All provisions apply prospectively only and not retroactively. Prospective application of the Act allows families that have been terminated or disqualified under prior policies to receive benefits prospective only, if otherwise eligible.

Substitute Bill Compared to Original Bill:

The substitute bill changes a reference from "recipient and the recipients family" to "an otherwise eligible family" when describing criteria by which a time limit extension must be allowed for the TANF program. The substitute bill clarifies that new criteria to be added to adopted rules related to time limit extensions falls under the category of hardship and replaces "recipient" with "parent or caretaker" in reference to this category. Satisfactory participation in the program is removed as a criteria by which a parent or caretaker must be allowed a time limit extension. The substitute bill includes any member of the family, rather than only the TANF recipient, in criteria related to time limit extensions for family violence and provides that families who have been terminated or disqualified under prior policies may receive benefits prospectively if they are otherwise eligible.


Appropriation: None.

Fiscal Note: Requested on February 6, 2019.

Effective Date of Substitute Bill: This bill takes effect on May 1, 2020, except for section 1 relating to the comprehensive study of living costs, and section 8, relating to the TANF application orientation, which take effect 90 days after adjournment of the session in which the bill is passed.
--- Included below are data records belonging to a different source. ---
Source: an optimization exercise on an open RTL-to-GDS flow (aim: small area and a short achievable clock period). Production flows keep margins and buffers that such runs may drop. RTL that was checked went through simulation tests only; none was proved equivalent to the original. Power and IR drop assume default switching activity.

## rtc_top
module rtc_top (
                input logic         clk_i,
                input logic         rstn_i,
                input logic         date_update_i,
                input logic [31:0]  date_i,
                output logic [31:0] date_o,
                input logic         clock_update_i,
                output logic [21:0] clock_o,
                input logic [21:0]  clock_i,
                input logic [9:0]   init_sec_cnt_i,
                input logic         calibre_update_i,
                input logic [15:0]  calibre_sec_cnt_i,
                output logic [15:0] calibre_sec_cnt_o,
                input logic         timer_update_i,
                input logic         timer_enable_i,
                input logic         timer_retrig_i,
                input logic [16:0]  timer_target_i,
                output logic [16:0] timer_value_o,
                input logic         alarm_enable_i,
                input logic [5:0]   alarm_mask_i,
                input logic         alarm_update_clock_i,
                input logic [21:0]  alarm_clock_i,
                output logic [21:0] alarm_clock_o,
                input logic         alarm_update_date_i,
                input logic [31:0]  alarm_date_i,
                output logic [31:0] alarm_date_o,
                input logic         event_flag_update_i,
                input logic [1:0]   event_flag_i,
                output logic [1:0]  event_flag_o,
                output logic        event_o
                );
Size: ~1100 cells after synthesis, ~180 flip-flops, about 320 I/O pins, about 11000 sq um of cells after synthesis.
Settings: LEC_CHECK=0, CAP_MARGIN=20, CORE_MARGIN=2, CORE_UTILIZATION=65, SETUP_SLACK_MARGIN=2.6, SLEW_MARGIN=20; clock period 5.0 ns.
standard.sh (not shown) runs the stock make flow with config.mk's settings and CLKGATE_MAP_FILE= SYNTH_SCRIPT=/design/flow/synth_recipe.tcl, a recipe that flattens the netlist after the stock synthesis.
==> flow/flow/run.sh <==
#!/bin/bash
set -euo pipefail
export BUFFER_PORTS_ARGS="-buffer_cell sky130_fd_sc_hd__buf_1"
bash standard.sh finish > standard.log 2>&1
The baseline produced a clean layout.
Then changed:
CORE_UTILIZATION = 40   (was 65)
SETUP_SLACK_MARGIN = unset   (was 2.6)
Effect: Wire length went down by a few percent. Via count went down by a few percent. Setup slack gets worse by 0.66 ns. Synthesized area stays the same. Sequential share of layout area grows by 1.3 points. Clock-buffer cell count is unchanged.

rtc_top, a different RTL version from the one above (not shown whole).
For scale: ~960 cells after synthesis, about 180 flip-flops.
clock: 5.0 ns
lec_check: 0
cap_margin: 20
core_margin: 2
core_utilization: 40
cts_buf_list: sky130_fd_sc_hd__clkbuf_8
cts_cluster_size: 10
setup_slack_margin: 2.45
slew_margin: 20
==> flow/flow/run.sh <==
#!/bin/bash
# The standard layout, with two changes:
#  - synthesis maps the logic with flow/abc_map.script instead of ORFS's abc_speed.script
#    (flow/synth_abc.tcl is synth_recipe.tcl with that abc call swapped);
#  - the port buffers are made from the smallest buffer cell.
# Each tool writes its full log under orfs/logs; the make output goes to standard.log.
set -euo pipefail
HERE=$(pwd)
export ABC_SCRIPT=$HERE/flow/abc_map.script
export ABC_D=2000
export BUFFER_PORTS_ARGS="-buffer_cell sky130_fd_sc_hd__buf_1"
bash standard.sh SYNTH_SCRIPT=$HERE/flow/synth_abc.tcl finish > standard.log 2>&1
==> flow/flow/abc_map.script <==
strash
&get -n
&fraig -x
&put
scorr
dc2
dretime
strash
&get -n
&dch -f
&nf {D}
&put
buffer -c
upsize {D}
dnsize {D}
stime -p
==> flow/flow/synth_abc.tcl <==
proc synth {args} { yosys synth -nofsm -noshare {*}$args }
# abc with the mapping script named by ABC_SCRIPT and the delay target ABC_D (ps);
# the rest is synth_recipe.tcl unchanged
proc abc {args} {
  set i [lsearch -exact $args -script]
  if { $i >= 0 } { set args [lreplace $args [expr {$i + 1}] [expr {$i + 1}] $::env(ABC_SCRIPT)] }
  set j [lsearch -exact $args -D]
  if { $j >= 0 && [info exists ::env(ABC_D)] } { set args [lreplace $args [expr {$j + 1}] [expr {$j + 1}] $::env(ABC_D)] }
  yosys abc {*}$args
}
source $::env(SCRIPTS_DIR)/synth.tcl
# left out here: clear keep_hierarchy, flatten, clean up, hide names made inside functions, write 1_2_yosys.v
Next try:
--- a/flow/flow/abc_map.script
+++ b/flow/flow/abc_map.script
@@ -5 +4,0 @@
-scorr
@@ -7 +6 @@
-dretime
+dc2
--- a/flow/config.mk
+++ b/flow/config.mk
@@ -13 +13 @@
-export SETUP_SLACK_MARGIN = 2.45
+export SETUP_SLACK_MARGIN = 2.3
Effect:
- area after synthesis is lower by 0.68%
- utilization is higher by 0.34 points
- total power is higher by 4.3%
- via count is lower by 1.3%
- die area is lower by 0.67%
- cell count is lower by 1.7%
- register-to-register slack degrades by 270 ps
- final area is lower by 1.3%
- global-route usage is higher by 0.48 points
- hold slack degrades by 15 ps
- count of clock-buffer cells in the layout is higher by 1
No run of this note included a check of the RTL's function; only the layout flow was run.

[separate check: timing with driven ports]
The results above use ideal ports. As a check the final layouts listed here were re-extracted and re-timed, cells and wires unchanged. Step 1 assumes that a clkbuf_16 drives the clock port and a buf_2 every other input. Step 2 moves the port delays by t, midway between the first and last clock arrival at a register: inputs arrive t later, outputs are due t later. That takes back most of the time a late clock gives input paths. Slacks: ideal ports / drivers / drivers and shift; pairs: ideal ports / drivers.
run | shift t [ns] | setup slack, ns | worst data-port slew with drivers (ns)
the first run of note 1 | 0.481 | 2.196 / 2.196 / 1.787 | 0.08
the second run of note 1 | 0.472 | 1.540 / 1.540 / 1.440 | 0.06
the first run of note 2 | 0.496 | 2.318 / 2.318 / 1.873 | 0.06
the second run of note 2 | 0.499 | 2.051 / 2.051 / 1.930 | 0.06
After both steps setup and hold are still met in every run listed. The setup slack of the first run of note 2, which loses most, moves by 0.000 ns with the drivers and by -0.445 ns with both steps.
Staff Summary of Public Testimony:

(In support) It is time to update TANF laws with an increased understanding of policies and their impacts. The standard of need is in need of an update, particularly in the cost categories. The TANF benefits are a last-resort lifeline for struggling families with kids. Increasingly stringent policies have created difficulties for families. Most people who enter the TANF program exit within a year, and families dealing with mental health and other issues are not helped when suddenly cut off from child care and other services. Reinvesting in the TANF program and re-enacting policy fixes will make a difference for families. This is a crucial step to ensure families and children in the state who have fallen on hard times don't go without basics. The TANF program cuts over the last decade totaling more than $200 million have decimated this program, and today the TANF program only serves 25 out of 100 families in need. A disproportionate number of people cut off from TANF benefits were homeless at the time they were cut off. Communities of color are disproportionately represented among those who have been cut off from the program. The time limit extensions as they exist don't qualify a person who is homeless with two children. Clients receiving TANF benefits face domestic violence, homelessness, and other barriers. The mandatory orientation is offered once a week in a community services office. Child care is not available for these orientations and some families don't have transportation, creating significant barriers. Poverty can trap victims in abusive relationships. Domestic violence survivors have to disclose their abuse and participate in specific activities to qualify for extensions and may not disclose due to safety concerns. The TANF sanctions have severe effects on families, and the terminology "refusing to participate" is not always accurate. Case managers don't offer families flexibility for extenuating circumstances. The TANF program is likely the biggest child-serving program outside of public education. Living in poverty leads to undesirable outcomes, including child welfare system involvement where the correlation between poverty and neglect is very strong. Policies this bill would address were enacted because of budgetary reasons, not philosophical ones. There is a different budget climate now, and it's time to bring the TANF program back to where it was when it started.

(Opposed) None.

Persons Testifying: Representative Senn, prime sponsor; Joe Nguyen, Washington State Senate; David Hlebain, Statewide Poverty Action Network; Julie Watts, Washington State Budget and Policy Center; Sara Robbins, Solid Ground; Traci Underwood, Washington State Coalition Against Domestic Violence; Omar Cuevas Vega, Statewide Poverty Action Network; Jennifer Fagan; and Laurie Lippold, Partners for Our Children.

Persons Signed In To Testify But Not Testifying: None.